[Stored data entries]
↓

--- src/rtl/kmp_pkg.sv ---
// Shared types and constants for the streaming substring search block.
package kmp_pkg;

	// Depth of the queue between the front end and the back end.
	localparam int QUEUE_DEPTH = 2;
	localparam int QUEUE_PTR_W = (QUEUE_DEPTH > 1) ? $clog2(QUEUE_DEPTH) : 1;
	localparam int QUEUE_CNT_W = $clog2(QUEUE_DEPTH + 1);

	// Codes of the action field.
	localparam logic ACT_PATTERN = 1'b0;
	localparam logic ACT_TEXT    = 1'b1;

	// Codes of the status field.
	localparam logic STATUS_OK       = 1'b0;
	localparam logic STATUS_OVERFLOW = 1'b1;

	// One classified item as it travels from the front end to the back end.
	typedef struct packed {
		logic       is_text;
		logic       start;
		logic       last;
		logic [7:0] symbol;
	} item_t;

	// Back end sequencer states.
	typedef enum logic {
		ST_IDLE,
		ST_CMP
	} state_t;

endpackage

↑
↓

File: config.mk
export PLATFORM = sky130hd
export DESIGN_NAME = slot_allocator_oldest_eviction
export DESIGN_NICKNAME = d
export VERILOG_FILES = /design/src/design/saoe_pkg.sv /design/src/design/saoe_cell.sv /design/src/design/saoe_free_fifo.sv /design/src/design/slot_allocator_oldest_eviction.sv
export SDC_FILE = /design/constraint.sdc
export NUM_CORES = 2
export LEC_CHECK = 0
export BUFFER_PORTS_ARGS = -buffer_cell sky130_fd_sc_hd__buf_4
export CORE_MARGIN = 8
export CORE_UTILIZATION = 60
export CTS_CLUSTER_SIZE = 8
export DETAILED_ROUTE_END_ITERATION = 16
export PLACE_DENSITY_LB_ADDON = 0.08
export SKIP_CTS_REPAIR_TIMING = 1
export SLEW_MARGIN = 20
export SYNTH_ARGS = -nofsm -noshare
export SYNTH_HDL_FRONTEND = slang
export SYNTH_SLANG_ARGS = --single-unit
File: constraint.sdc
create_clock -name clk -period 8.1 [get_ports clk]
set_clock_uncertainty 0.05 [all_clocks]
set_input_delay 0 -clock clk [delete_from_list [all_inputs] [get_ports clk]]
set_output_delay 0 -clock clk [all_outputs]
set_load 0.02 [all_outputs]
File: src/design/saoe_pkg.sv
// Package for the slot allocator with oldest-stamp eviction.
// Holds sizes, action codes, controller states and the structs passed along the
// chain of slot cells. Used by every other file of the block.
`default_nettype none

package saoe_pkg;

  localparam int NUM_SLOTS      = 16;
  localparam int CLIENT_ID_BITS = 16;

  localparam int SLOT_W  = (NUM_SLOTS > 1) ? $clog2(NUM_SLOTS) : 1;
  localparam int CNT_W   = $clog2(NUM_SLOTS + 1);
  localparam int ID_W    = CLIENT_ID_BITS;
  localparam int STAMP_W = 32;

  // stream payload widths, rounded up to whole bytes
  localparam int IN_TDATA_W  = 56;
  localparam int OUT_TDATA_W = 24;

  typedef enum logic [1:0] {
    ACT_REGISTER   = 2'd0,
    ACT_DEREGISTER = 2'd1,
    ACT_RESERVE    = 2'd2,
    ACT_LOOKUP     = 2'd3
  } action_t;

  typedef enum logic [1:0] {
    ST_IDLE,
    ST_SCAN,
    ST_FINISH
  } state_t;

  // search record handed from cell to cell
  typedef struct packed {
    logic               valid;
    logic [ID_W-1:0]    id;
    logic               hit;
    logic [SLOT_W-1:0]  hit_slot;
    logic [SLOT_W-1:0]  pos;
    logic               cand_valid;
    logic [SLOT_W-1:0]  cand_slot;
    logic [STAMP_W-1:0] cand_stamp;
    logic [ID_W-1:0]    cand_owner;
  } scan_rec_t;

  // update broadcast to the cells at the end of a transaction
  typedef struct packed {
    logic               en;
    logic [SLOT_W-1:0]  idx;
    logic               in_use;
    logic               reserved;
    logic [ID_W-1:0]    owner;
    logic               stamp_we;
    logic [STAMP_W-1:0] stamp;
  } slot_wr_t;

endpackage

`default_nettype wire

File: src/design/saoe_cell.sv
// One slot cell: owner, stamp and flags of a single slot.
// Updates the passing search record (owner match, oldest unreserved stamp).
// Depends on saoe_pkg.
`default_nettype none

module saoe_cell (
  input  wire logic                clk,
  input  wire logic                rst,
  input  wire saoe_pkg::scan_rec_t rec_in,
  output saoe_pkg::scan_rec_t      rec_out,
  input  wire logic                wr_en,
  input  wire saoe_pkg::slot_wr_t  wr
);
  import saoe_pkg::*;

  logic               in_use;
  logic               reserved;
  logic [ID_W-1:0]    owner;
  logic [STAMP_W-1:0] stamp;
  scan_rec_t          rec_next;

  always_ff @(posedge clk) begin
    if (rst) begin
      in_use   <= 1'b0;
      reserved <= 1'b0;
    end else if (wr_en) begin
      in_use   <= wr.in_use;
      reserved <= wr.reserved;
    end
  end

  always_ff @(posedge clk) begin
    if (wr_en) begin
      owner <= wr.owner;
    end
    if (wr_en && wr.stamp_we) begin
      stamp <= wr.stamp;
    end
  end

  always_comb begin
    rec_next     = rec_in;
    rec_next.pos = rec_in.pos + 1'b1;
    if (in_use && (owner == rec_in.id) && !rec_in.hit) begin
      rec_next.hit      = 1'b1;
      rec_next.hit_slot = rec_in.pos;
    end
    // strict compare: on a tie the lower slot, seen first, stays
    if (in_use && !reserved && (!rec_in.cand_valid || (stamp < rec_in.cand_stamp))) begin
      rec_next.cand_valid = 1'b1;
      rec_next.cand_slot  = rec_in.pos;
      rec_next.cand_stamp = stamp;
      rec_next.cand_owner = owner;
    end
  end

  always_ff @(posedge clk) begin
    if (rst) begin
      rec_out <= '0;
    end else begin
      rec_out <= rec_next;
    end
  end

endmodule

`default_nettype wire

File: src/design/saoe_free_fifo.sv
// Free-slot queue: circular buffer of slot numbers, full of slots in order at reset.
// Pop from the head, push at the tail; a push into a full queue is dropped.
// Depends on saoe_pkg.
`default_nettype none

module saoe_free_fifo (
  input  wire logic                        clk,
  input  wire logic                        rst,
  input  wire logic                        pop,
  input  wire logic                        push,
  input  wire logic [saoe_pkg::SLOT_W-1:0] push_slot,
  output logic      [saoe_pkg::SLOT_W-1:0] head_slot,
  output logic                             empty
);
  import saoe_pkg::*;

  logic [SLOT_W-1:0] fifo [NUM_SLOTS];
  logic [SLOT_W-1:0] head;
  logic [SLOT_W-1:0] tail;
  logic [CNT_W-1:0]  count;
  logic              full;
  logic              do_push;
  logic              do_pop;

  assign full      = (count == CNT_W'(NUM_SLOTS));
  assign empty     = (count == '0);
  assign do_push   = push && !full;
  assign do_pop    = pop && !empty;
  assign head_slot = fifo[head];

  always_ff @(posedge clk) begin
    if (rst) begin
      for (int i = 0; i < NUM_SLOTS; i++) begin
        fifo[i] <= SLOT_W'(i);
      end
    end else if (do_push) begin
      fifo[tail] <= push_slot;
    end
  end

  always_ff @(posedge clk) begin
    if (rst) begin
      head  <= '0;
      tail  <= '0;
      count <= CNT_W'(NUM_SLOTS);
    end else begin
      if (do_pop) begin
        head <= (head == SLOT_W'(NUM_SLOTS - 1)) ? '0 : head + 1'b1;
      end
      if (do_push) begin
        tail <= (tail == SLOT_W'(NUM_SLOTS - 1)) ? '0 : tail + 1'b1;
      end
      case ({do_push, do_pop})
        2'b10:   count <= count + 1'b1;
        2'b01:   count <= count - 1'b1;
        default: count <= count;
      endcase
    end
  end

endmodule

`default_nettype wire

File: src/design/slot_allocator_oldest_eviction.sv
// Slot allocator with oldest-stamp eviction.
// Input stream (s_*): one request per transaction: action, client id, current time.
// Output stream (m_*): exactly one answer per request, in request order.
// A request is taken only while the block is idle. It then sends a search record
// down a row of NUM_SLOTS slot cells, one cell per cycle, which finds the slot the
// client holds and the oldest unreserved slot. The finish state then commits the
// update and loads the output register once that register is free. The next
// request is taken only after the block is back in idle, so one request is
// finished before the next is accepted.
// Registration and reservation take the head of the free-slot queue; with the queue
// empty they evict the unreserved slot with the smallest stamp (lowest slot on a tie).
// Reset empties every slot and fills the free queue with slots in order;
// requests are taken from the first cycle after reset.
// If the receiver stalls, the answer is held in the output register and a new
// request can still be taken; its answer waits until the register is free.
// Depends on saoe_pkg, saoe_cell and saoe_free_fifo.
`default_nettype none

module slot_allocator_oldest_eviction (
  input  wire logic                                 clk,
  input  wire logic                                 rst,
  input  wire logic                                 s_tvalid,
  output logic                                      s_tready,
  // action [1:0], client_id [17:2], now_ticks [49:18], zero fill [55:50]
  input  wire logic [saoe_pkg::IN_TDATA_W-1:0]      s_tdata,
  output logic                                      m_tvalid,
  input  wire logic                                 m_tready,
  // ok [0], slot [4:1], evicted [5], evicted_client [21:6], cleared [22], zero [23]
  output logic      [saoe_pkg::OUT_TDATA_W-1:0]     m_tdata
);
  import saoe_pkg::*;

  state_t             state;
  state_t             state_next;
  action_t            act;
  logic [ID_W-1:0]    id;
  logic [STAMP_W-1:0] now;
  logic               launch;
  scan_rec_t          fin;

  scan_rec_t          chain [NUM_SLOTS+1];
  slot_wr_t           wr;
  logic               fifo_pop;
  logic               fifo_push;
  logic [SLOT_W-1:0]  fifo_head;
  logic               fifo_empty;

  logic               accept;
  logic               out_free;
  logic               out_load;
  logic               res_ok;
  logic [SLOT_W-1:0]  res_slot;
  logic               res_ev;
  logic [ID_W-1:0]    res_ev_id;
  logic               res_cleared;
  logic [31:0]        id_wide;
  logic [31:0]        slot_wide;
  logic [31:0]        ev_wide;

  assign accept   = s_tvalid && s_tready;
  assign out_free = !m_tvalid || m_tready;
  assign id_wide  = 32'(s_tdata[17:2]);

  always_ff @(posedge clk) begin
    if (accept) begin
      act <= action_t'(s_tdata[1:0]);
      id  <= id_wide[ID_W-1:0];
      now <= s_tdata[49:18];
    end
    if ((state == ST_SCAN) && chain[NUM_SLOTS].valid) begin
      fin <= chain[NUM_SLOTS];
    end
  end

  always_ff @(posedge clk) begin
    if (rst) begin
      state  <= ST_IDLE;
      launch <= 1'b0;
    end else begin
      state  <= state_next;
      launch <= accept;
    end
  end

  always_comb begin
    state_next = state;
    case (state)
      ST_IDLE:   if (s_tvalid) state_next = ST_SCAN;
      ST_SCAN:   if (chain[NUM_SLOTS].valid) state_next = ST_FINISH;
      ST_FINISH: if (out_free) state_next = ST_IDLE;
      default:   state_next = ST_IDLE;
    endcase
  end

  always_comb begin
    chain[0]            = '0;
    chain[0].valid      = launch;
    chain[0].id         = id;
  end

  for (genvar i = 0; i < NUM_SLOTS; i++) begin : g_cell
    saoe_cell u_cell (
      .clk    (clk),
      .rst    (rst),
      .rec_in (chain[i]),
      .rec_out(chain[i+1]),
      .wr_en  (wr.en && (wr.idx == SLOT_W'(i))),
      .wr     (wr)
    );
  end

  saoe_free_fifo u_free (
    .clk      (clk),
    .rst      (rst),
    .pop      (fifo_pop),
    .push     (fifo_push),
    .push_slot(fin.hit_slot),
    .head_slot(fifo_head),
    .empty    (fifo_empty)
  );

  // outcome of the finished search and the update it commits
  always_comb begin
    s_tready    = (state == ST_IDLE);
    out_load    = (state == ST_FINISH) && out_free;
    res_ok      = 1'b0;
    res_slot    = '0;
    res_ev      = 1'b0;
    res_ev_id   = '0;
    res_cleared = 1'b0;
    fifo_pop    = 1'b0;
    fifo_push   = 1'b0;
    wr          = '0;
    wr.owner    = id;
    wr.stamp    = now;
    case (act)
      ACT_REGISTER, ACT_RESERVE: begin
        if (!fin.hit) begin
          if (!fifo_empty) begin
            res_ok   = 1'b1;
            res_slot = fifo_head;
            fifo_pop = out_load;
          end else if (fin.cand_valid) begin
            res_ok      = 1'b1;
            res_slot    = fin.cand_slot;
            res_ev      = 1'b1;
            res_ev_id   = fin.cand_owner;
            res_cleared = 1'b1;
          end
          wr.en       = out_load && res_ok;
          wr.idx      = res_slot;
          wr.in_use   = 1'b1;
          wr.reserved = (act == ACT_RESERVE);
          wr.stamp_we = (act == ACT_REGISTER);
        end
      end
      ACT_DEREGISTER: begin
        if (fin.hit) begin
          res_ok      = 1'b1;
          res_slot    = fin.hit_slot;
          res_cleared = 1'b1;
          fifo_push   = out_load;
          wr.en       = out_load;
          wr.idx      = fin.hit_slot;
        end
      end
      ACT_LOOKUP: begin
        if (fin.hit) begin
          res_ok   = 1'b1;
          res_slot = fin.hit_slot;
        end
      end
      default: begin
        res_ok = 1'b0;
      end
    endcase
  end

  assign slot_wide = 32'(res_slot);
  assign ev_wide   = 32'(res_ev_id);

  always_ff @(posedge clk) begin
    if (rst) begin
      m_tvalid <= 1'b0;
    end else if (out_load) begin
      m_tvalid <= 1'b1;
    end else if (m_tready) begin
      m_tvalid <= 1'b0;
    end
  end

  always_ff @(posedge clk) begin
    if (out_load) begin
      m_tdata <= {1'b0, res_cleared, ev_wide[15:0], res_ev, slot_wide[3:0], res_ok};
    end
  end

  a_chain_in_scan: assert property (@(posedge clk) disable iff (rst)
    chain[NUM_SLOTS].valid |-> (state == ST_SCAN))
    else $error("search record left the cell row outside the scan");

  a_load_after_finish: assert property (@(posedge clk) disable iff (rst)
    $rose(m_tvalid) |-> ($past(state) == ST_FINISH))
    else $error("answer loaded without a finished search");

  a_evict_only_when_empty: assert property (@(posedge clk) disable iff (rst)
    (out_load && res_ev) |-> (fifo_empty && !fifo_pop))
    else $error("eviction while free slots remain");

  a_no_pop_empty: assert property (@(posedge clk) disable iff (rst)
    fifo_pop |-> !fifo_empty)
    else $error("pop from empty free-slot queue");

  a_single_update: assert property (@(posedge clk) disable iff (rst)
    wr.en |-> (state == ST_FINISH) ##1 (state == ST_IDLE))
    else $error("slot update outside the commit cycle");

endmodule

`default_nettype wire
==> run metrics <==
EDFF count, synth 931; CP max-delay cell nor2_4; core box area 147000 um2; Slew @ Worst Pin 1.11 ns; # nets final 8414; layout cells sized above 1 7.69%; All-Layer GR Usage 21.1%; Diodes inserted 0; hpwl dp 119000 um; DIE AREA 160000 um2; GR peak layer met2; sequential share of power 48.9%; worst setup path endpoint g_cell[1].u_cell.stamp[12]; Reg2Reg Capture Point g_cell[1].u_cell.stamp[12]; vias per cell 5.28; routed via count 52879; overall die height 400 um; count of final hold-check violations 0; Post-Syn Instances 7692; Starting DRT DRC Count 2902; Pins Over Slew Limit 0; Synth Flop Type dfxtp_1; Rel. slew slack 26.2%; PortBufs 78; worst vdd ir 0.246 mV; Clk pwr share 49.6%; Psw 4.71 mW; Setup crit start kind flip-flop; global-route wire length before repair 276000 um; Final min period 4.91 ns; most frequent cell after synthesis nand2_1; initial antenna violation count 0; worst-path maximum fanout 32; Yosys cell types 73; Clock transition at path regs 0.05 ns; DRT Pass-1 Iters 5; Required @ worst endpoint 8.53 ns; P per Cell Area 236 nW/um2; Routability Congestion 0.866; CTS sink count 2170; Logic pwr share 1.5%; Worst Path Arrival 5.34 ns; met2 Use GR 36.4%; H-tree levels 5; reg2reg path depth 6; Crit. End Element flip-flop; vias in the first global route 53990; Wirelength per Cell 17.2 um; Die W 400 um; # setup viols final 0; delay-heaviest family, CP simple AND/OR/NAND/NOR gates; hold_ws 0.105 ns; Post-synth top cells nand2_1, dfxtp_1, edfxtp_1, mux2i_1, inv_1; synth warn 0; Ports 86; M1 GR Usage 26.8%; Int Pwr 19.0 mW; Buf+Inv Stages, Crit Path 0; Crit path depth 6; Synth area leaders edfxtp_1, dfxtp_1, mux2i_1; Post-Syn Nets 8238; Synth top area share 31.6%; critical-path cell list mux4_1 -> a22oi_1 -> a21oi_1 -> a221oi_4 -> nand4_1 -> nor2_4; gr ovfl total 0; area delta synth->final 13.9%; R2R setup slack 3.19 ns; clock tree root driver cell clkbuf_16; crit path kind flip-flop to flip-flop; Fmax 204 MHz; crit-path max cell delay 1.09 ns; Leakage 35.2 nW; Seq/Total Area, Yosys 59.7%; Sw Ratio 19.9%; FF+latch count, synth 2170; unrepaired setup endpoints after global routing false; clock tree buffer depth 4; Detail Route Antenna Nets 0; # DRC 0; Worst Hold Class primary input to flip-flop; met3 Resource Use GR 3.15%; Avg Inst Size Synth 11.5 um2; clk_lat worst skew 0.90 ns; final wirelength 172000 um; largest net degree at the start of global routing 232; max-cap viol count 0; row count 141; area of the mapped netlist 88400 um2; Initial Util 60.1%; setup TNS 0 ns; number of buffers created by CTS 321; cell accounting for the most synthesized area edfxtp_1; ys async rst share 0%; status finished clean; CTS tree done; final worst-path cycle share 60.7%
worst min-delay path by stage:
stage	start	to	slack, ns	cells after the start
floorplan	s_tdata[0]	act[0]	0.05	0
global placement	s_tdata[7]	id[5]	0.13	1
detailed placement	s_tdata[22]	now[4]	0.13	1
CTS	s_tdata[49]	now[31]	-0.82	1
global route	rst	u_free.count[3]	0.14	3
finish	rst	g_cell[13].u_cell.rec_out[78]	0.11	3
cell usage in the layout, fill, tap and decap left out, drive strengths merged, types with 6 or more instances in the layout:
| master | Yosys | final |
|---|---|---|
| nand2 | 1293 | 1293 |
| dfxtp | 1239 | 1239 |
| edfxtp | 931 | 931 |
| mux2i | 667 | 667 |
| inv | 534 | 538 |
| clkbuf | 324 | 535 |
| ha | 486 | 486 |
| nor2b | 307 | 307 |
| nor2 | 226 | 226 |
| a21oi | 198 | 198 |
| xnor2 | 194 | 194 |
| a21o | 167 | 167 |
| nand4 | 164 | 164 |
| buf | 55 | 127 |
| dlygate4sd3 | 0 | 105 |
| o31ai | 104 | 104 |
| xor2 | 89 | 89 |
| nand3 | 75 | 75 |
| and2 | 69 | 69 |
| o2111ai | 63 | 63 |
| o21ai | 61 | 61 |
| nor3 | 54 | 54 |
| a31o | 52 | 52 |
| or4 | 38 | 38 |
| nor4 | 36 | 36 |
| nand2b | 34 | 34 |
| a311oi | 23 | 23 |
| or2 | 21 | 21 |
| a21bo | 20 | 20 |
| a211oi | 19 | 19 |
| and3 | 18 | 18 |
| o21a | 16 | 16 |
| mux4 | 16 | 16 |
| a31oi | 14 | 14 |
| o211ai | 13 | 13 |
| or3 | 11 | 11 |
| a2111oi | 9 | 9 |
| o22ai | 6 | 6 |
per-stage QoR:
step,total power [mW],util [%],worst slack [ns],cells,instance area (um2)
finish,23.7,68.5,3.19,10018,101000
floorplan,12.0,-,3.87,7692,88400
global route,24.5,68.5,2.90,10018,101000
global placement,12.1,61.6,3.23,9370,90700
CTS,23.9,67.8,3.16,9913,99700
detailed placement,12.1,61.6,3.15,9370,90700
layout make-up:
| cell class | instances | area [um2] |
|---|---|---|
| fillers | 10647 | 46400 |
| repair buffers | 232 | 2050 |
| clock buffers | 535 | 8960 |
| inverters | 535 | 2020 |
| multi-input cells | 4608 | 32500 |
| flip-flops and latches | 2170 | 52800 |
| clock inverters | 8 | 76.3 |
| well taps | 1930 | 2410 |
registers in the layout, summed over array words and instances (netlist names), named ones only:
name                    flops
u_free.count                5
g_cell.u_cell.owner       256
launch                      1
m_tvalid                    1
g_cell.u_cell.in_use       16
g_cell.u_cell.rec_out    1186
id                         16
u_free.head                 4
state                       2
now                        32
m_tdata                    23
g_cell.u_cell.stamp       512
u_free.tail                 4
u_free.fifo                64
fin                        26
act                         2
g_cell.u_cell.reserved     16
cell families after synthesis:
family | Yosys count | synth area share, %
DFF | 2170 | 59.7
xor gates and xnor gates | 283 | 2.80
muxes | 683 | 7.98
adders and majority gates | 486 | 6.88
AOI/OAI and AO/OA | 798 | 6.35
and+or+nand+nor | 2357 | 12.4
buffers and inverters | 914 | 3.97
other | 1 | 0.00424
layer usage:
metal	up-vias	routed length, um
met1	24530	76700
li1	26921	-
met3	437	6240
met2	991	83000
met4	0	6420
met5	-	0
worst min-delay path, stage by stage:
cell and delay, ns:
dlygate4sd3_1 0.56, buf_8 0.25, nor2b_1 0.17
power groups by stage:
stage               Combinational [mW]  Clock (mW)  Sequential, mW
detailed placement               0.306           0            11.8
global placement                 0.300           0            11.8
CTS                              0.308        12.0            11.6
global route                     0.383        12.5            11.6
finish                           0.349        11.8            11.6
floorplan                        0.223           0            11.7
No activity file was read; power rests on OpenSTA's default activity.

↑
↓

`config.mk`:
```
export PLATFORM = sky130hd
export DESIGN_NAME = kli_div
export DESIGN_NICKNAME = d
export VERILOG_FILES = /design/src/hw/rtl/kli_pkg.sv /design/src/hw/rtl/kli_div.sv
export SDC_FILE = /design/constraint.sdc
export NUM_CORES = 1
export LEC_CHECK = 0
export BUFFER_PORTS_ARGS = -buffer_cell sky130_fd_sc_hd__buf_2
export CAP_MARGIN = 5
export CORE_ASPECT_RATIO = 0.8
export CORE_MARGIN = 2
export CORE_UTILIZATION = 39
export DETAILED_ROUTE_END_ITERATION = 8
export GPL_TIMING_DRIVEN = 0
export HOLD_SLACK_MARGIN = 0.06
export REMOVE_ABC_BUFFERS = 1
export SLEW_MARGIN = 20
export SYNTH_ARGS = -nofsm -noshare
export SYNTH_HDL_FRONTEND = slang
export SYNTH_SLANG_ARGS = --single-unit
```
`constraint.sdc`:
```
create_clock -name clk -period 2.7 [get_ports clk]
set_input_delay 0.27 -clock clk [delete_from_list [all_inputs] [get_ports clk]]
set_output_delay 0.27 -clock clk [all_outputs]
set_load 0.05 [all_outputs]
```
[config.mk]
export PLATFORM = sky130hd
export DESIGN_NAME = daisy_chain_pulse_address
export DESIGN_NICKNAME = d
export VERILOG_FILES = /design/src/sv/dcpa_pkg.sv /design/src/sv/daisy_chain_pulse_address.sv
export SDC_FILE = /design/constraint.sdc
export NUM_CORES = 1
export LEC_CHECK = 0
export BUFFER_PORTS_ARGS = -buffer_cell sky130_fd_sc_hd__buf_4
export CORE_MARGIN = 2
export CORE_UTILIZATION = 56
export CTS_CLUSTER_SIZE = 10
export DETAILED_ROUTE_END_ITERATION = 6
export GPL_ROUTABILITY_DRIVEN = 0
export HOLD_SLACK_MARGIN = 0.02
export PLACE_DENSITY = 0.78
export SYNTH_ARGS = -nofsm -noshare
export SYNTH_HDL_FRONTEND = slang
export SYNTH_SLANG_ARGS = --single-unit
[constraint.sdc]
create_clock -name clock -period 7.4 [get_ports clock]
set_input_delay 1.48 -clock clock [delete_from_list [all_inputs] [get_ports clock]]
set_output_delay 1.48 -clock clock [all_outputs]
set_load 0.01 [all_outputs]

↑

- **EXERCISE**:
Beginning at the line above that contains "chain[NUM_SLOTS].valid |-> (state", return each line exactly through the line that contains "(out_load && res_ev)", and no others.

- **OUTPUT FOR THIS EXERCISE**:
    chain[NUM_SLOTS].valid |-> (state == ST_SCAN))
    else $error("search record left the cell row outside the scan");

  a_load_after_finish: assert property (@(posedge clk) disable iff (rst)
    $rose(m_tvalid) |-> ($past(state) == ST_FINISH))
    else $error("answer loaded without a finished search");

  a_evict_only_when_empty: assert property (@(posedge clk) disable iff (rst)
    (out_load && res_ev) |-> (fifo_empty && !fifo_pop))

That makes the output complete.